The 2024 Issue Outlook: Hope and Possibility for Michigan’s Environment

A nationally significant package of Michigan climate bills enacted in 2023 may herald significant progress on other environmental issues in 2024.

That’s the hope that FLOW and partner groups bring to the policy agenda in the year ahead. With legislative majorities and a governor in favor of strengthening Michigan environmental protections, we have opportunities for forward movement.

At the same time, some roadblocks loom. The Democratic legislative majority is temporarily in jeopardy because of vacancies in the House of Representatives. And it’s always difficult for issues to get a hearing, and then get approval by the legislature, during election years.

But these obstacles can be overcome, especially with strong public support and demand for clean water and other environmental protections.

Other policy advances may happen through the courts and at the community level.

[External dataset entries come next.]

File: src/rtl/dom_rand_gen.sv
// dom_rand_gen: fresh-randomness source for DOM AND gadgets.
// A seeded 64-bit maximal-length LFSR emits one bit per step. The bits are
// packed MSB-first into RW-bit refresh words, which leave on a valid/ready
// handshake. Every accepted word is used exactly once.
// Ports:
//   clk, rst_n    - clock, asynchronous active-low reset
//   seed_i        - 64-bit LFSR seed; zero is replaced by 64'h1
//   seed_valid_i  - load seed_i this edge (highest priority)
//   rdi_o         - refresh word (all zeros while not valid)
//   rdi_valid_o   - rdi_o holds an unconsumed word
//   rdi_ready_i   - consumer accepts the word this edge
//   seeded_o      - a seed has been loaded since reset
module dom_rand_gen #(
  parameter int D  = 2,
  parameter int W  = 1,
  parameter int Z  = D*(D-1)/2,
  parameter int RW = Z*W
) (
  input  logic          clk,
  input  logic          rst_n,
  input  logic [63:0]   seed_i,
  input  logic          seed_valid_i,
  output logic [RW-1:0] rdi_o,
  output logic          rdi_valid_o,
  input  logic          rdi_ready_i,
  output logic          seeded_o
);

  localparam int CW = (RW > 1) ? $clog2(RW) : 1;

  typedef enum logic {UNSEEDED, RUN} state_t;

  state_t        state;
  logic [63:0]   s;
  logic [CW-1:0] cnt;
  logic [RW-1:0] acc;
  logic [RW-1:0] out;
  logic          full;

  logic          fb;
  logic          last;
  logic          step;
  logic          done;
  logic          consume;
  logic [RW-1:0] word;

  assign fb      = s[63] ^ s[62] ^ s[60] ^ s[59];
  assign last    = (cnt == CW'(RW-1));
  // Only the word-completing step can stall: it would overwrite a word the
  // consumer has not taken yet. All earlier steps keep filling acc.
  assign step    = (state == RUN) && !(last && full && !rdi_ready_i);
  assign done    = step && last;
  assign consume = full && rdi_ready_i;
  // Shift fb in from the LSB; truncation drops the oldest bit, which also
  // covers RW=1 where the word is just fb.
  assign word    = RW'({acc, fb});

  always_ff @(posedge clk or negedge rst_n) begin
    if (!rst_n) begin
      state    <= UNSEEDED;
      s        <= '0;
      cnt      <= '0;
      acc      <= '0;
      out      <= '0;
      full     <= 1'b0;
      seeded_o <= 1'b0;
    end else if (seed_valid_i) begin
      // Reseed discards any pending word, even one being accepted now.
      state    <= RUN;
      s        <= (seed_i == 64'd0) ? 64'd1 : seed_i;
      cnt      <= '0;
      acc      <= '0;
      out      <= '0;
      full     <= 1'b0;
      seeded_o <= 1'b1;
    end else if (state == RUN) begin
      if (step) begin
        s   <= {s[62:0], fb};
        acc <= word;
        cnt <= last ? '0 : cnt + CW'(1);
      end
      // A completion on the consuming edge replaces the taken word directly.
      if (done) begin
        out  <= word;
        full <= 1'b1;
      end else if (consume) begin
        out  <= '0;
        full <= 1'b0;
      end
    end
  end

  // out is cleared whenever full drops, so it already reads zero when empty.
  assign rdi_o       = out;
  assign rdi_valid_o = full;

endmodule
--- src/rtl/aes_pkg.sv ---
// Shared AES definitions for the decryption datapath.
//   state_t / col_t : 128-bit state and 32-bit column words
//   fsm_t           : control states of the iterative InvMixColumns unit
//   xtime           : multiply-by-x in GF(2^8) mod 0x11B
package aes_pkg;

   localparam int STATE_W = 128;
   localparam int COL_W   = 32;
   localparam int NCOLS   = 4;

   typedef logic [STATE_W-1:0] state_t;
   typedef logic [COL_W-1:0]   col_t;

   typedef enum logic [1:0] {IDLE, BUSY, DONE} fsm_t;

   function automatic logic [7:0] xtime(input logic [7:0] b);
      return {b[6:0], 1'b0} ^ (b[7] ? 8'h1b : 8'h00);
   endfunction

endpackage

--- src/rtl/inv_mix_col_word.sv ---
// One column of AES InvMixColumns, purely combinational.
//   col_in  : 32-bit column, row 0 byte in [31:24]
//   col_out : inverse-mixed column, same packing
// Constant products come from xtime chains: 9=8+1, b=8+2+1, d=8+4+1, e=8+4+2.
module inv_mix_col_word
   import aes_pkg::*;
(
   input  col_t col_in,
   output col_t col_out
);

   // Packed index 3 holds row 0 (the MSB byte).
   logic [3:0][7:0] a, m9, mb, md, me, b;

   assign a = col_in;

   for (genvar i = 0; i < 4; i++) begin : g_byte
      logic [7:0] x2, x4, x8;
      assign x2    = xtime(a[i]);
      assign x4    = xtime(x2);
      assign x8    = xtime(x4);
      assign m9[i] = x8 ^ a[i];
      assign mb[i] = x8 ^ x2 ^ a[i];
      assign md[i] = x8 ^ x4 ^ a[i];
      assign me[i] = x8 ^ x4 ^ x2;
   end

   // Row r: e*a[r] ^ b*a[r+1] ^ d*a[r+2] ^ 9*a[r+3], rows taken mod 4.
   for (genvar r = 0; r < 4; r++) begin : g_row
      localparam int P0 = 3 - r;
      localparam int P1 = 3 - ((r + 1) % 4);
      localparam int P2 = 3 - ((r + 2) % 4);
      localparam int P3 = 3 - ((r + 3) % 4);
      assign b[P0] = me[P0] ^ mb[P1] ^ md[P2] ^ m9[P3];
   end

   assign col_out = b;

endmodule

--- src/rtl/inv_mix_columns_seq.sv ---
// Iterative AES InvMixColumns: one column per clock through a single shared
// inverse-column multiplier, four cycles per 128-bit state.
//   clk, rst_n          : clock, asynchronous active-low reset
//   in_valid/in_ready   : input handshake (ready only while idle)
//   state_in            : column c at [127-32c -: 32]
//   out_valid/out_ready : output handshake, result held until taken
//   state_out           : InvMixColumns(state_in), driven from the working register
module inv_mix_columns_seq
   import aes_pkg::*;
(
   input  logic         clk,
   input  logic         rst_n,
   input  logic         in_valid,
   output logic         in_ready,
   input  logic [127:0] state_in,
   output logic         out_valid,
   input  logic         out_ready,
   output logic [127:0] state_out
);

   fsm_t       state, state_nxt;
   logic [1:0] col_cnt;
   state_t     work;
   col_t       col_sel, col_mix;

   always_comb begin
      col_sel = work[STATE_W-1 -: COL_W];
      case (col_cnt)
         2'd0: col_sel = work[STATE_W-1           -: COL_W];
         2'd1: col_sel = work[STATE_W-1 -   COL_W -: COL_W];
         2'd2: col_sel = work[STATE_W-1 - 2*COL_W -: COL_W];
         2'd3: col_sel = work[STATE_W-1 - 3*COL_W -: COL_W];
         default: ;
      endcase
   end

   inv_mix_col_word u_col (
      .col_in  (col_sel),
      .col_out (col_mix)
   );

   always_ff @(posedge clk or negedge rst_n) begin
      if (!rst_n) state <= IDLE;
      else        state <= state_nxt;
   end

   always_comb begin
      state_nxt = state;
      in_ready  = 1'b0;
      out_valid = 1'b0;
      case (state)
         IDLE: begin
            in_ready = 1'b1;
            if (in_valid) state_nxt = BUSY;
         end
         BUSY: begin
            if (col_cnt == 2'd3) state_nxt = DONE;
         end
         DONE: begin
            out_valid = 1'b1;
            if (out_ready) state_nxt = IDLE;
         end
         default: state_nxt = IDLE;
      endcase
   end

   // col_cnt wraps 3->0 on its own, so it is already cleared when DONE is reached.
   always_ff @(posedge clk or negedge rst_n) begin
      if (!rst_n) begin
         work    <= '0;
         col_cnt <= 2'd0;
      end else if (state == IDLE && in_valid) begin
         work    <= state_in;
         col_cnt <= 2'd0;
      end else if (state == BUSY) begin
         case (col_cnt)
            2'd0: work[STATE_W-1           -: COL_W] <= col_mix;
            2'd1: work[STATE_W-1 -   COL_W -: COL_W] <= col_mix;
            2'd2: work[STATE_W-1 - 2*COL_W -: COL_W] <= col_mix;
            2'd3: work[STATE_W-1 - 3*COL_W -: COL_W] <= col_mix;
            default: ;
         endcase
         col_cnt <= col_cnt + 2'd1;
      end
   end

   assign state_out = work;

endmodule
--- config.mk ---
export PLATFORM = sky130hd
export DESIGN_NAME = inv_mix_columns_seq
export DESIGN_NICKNAME = d
export VERILOG_FILES = /design/src/rtl/aes_pkg.sv /design/src/rtl/inv_mix_col_word.sv /design/src/rtl/inv_mix_columns_seq.sv
export SDC_FILE = /design/constraint.sdc
export NUM_CORES = 1
export LEC_CHECK = 0
export CAP_MARGIN = 20
export CORE_MARGIN = 2
export CORE_UTILIZATION = 38
export DETAILED_ROUTE_END_ITERATION = 7
export PLACE_DENSITY = 0.75
export SLEW_MARGIN = 10
export SYNTH_ARGS = -nofsm -noshare
export SYNTH_HDL_FRONTEND = slang
export SYNTH_SLANG_ARGS = --single-unit
--- constraint.sdc ---
create_clock -name clk -period 8.35 [get_ports clk]
set_input_delay 1.67 -clock clk [delete_from_list [all_inputs] [get_ports clk]]
set_output_delay 1.67 -clock clk [all_outputs]
set_load 0.02 [all_outputs]
After elaboration in Yosys (flattened, before gate mapping)

Index checks and enable logic that the tools add are counted.

Add/sub/neg operators: 1
Equality and inequality tests: 8
Mux-type cells: 27
Bitwise gates (word level): 48
Reductions and logical operators: 13

Operators with widths:

| kind                | number |
|---|---|
| $xor 8x8->8         | 48 |
| $mux 128            | 2 |
| $mux 32             | 4 |
| $pmux 32 s4         | 1 |
| $mux 5              | 12 |
| $mux 2              | 5 |
| $reduce_bool 2->1   | 5 |
| $reduce_and 2->1    | 4 |
| $eq 2x2->1 const B  | 3 |
| $ne 2x2->1 const B  | 3 |
| $pmux 2 s3          | 1 |
| $eq 2x1->1 const B  | 2 |
| $logic_not 2->1     | 2 |
| $reduce_and 3->1    | 1 |
| $add 2x1->2 const B | 1 |
| $mux 1              | 2 |
| $logic_and 1x1->1   | 1 |

Register bits after elaboration: 132
Bits of input ports: 132

Logic depth before layout (Yosys ltp)

Gate-level depths: netlist of run 1.

Depth in word-level cells: 16
Mapped depth: 15
Mapped depth without buffers: 10

Modules after synthesis

From an unflattened synthesis of run 1, not the netlist that was laid out.

Cells, all modules: 923
Area, all modules: 9759.4 um2

By module, submodules not included:

| module              | times used | cells each | area each (um2) | sequential area each (um2) |
|---|---|---|---|---|
| inv_mix_columns_seq | 1          | 716        | 7562.3          | 3303.2 |
| inv_mix_col_word    | 1          | 207        | 2197.1          | 0.0 |

Least setup slack after synthesis of run 1

OpenSTA, ideal clock, no wires.

Kind: flip-flop to flip-flop
Start point: register col_cnt[0]
End point: register work[124], in the netlist state_out[124]
Library setup time: 130 ps
Arrival: 3170 ps
Required time: 8220 ps
Setup slack: 5050 ps
Stages on the path, launching flop included: 12
Cells stage by stage: dfrtp_1 inv_1 ha_1 buf_2 a222oi_1 xor2_1 a21oi_1 xnor3_1 xnor2_1 xnor2_2 xor2_1 o21ai_1

Longest elaborated chain between the ends: 14
Elaborated cells on any way between the ends: 43
Classes of those cells: 3 x eq/ne; 15 x mux; 22 x bitwise; 3 x reduce/logical

Ends and longest elaborated chain:

| what                                         | line                                           | text |
|---|---|---|
| from (decl)                                  | inv_mix_columns_seq.sv:22                      | `logic [1:0] col_cnt;` |
| from (signal assigned)                       | inv_mix_columns_seq.sv:83                      | `col_cnt <= col_cnt + 2'd1;` |
| $eq 2x2->1 (tied with other cells)           | inv_mix_columns_seq.sv:28                      | `case (col_cnt)` |
| $pmux 32 s4                                  | inv_mix_columns_seq.sv:28                      |  |
| $xor 8x8->8                                  | aes_pkg.sv:17                                  | `return {b[6:0], 1'b0} ^ (b[7] ? 8'h1b : 8'h00);` |
| $mux 5 / $xor 8x8->8 (equally long branches) | aes_pkg.sv:17                                  |  |
| $xor 8x8->8 / $mux 5 (equally long branches) | aes_pkg.sv:17                                  |  |
| $xor 8x8->8                                  | aes_pkg.sv:17                                  |  |
| $xor 8x8->8 (on tied branches) (2 in series) | inv_mix_col_word.sv:25, inv_mix_col_word.sv:23 |  |
| $xor 8x8->8 (3 in series)                    | inv_mix_col_word.sv:34                         | `assign b[P0] = me[P0] ^ mb[P1] ^ md[P2] ^ m9[P3];` |
| $mux 32                                      | inv_mix_columns_seq.sv:76                      | `case (col_cnt)` |
| $mux 128                                     | inv_mix_columns_seq.sv:75                      | `end else if (state == BUSY) begin` |
| $mux 128                                     | inv_mix_columns_seq.sv:72                      | `end else if (state == IDLE && in_valid) begin` |
| to (signal assigned)                         | inv_mix_columns_seq.sv:73                      | `work <= state_in;` |
| to (signal, indexed assignment)              | inv_mix_columns_seq.sv:77                      | `2'd0: work[STATE_W-1 -: COL_W] <= col_mix;` |
| to (signal, indexed assignment)              | inv_mix_columns_seq.sv:78                      | `2'd1: work[STATE_W-1 - COL_W -: COL_W] <= col_mix;` |
| to (decl)                                    | inv_mix_columns_seq.sv:23                      | `state_t work;` |

Several ways; a longest one is shown, not always the timed one. The select of a mux whose other input is x is not followed.
A chain may end at the register's enable or synchronous reset.

Worst setup path after layout of run 1

Start point: register col_cnt[0]
End point: register work[75], in the netlist state_out[75]

Longest elaborated chain between the ends: 14
Elaborated cells on any way between the ends: 42
Classes of those cells: 3 x eq/ne; 14 x mux; 22 x bitwise; 3 x reduce/logical

Ends and longest elaborated chain:

| what                                         | line |
|---|---|
| $eq 2x2->1 (tied with other cells)           | inv_mix_columns_seq.sv:28 |
| $pmux 32 s4                                  | inv_mix_columns_seq.sv:28 |
| $mux 5 / $xor 8x8->8 (equally long branches) | aes_pkg.sv:17 |
| $xor 8x8->8                                  | aes_pkg.sv:17 |
| $xor 8x8->8 / $mux 5 (equally long branches) | aes_pkg.sv:17 |
| $xor 8x8->8                                  | aes_pkg.sv:17 |
| $xor 8x8->8 (on tied branches) (2 in series) | inv_mix_col_word.sv:25, inv_mix_col_word.sv:23 |
| $xor 8x8->8 (3 in series)                    | inv_mix_col_word.sv:34 |
| $mux 32                                      | inv_mix_columns_seq.sv:76 |
| $mux 128                                     | inv_mix_columns_seq.sv:75 |
| $mux 128                                     | inv_mix_columns_seq.sv:72 |

Several ways; a longest one is shown, not always the timed one. The select of a mux whose other input is x is not followed.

Here’s what FLOW is working towards in 2024:

Strengthening the Great Lakes Compact, which is the region’s defense against water diversions outside the Great Lakes states, through analysis and advocacy.
Protecting human health, groundwater, and surface water from septic system pollution. We’re working with coalition partners and stakeholders to develop a statewide septic code.
Removing legislative handcuffs that prevent the state from updating water protections to reflect current science and federal standards.
Shutting down Line 5 and its dangerous tunnel replacement, and advocating for smart energy alternatives to protect the Great Lakes.
Protecting against overwhelming livestock factory farm pollution, including a boom in manure biodigesters, which leave behind concentrated waste.
Banning toxic TCE (Trichloroethylene), the primary contaminant at more than 300 sites in Michigan and a proven health hazard to workers and communities.
Assisting communities in restoring and protecting the environment, and lending our legal expertise to help citizens and community groups protect and preserve their rights under the public trust doctrine.
Restoring the polluter pay principle and ending the creation of groundwater sacrifice zones. The repeal of “polluter pay” in the 1990s has cost Michigan taxpayers hundreds of million dollars, while more groundwater and soils have been declared too polluted to use at more than 3,000 sites.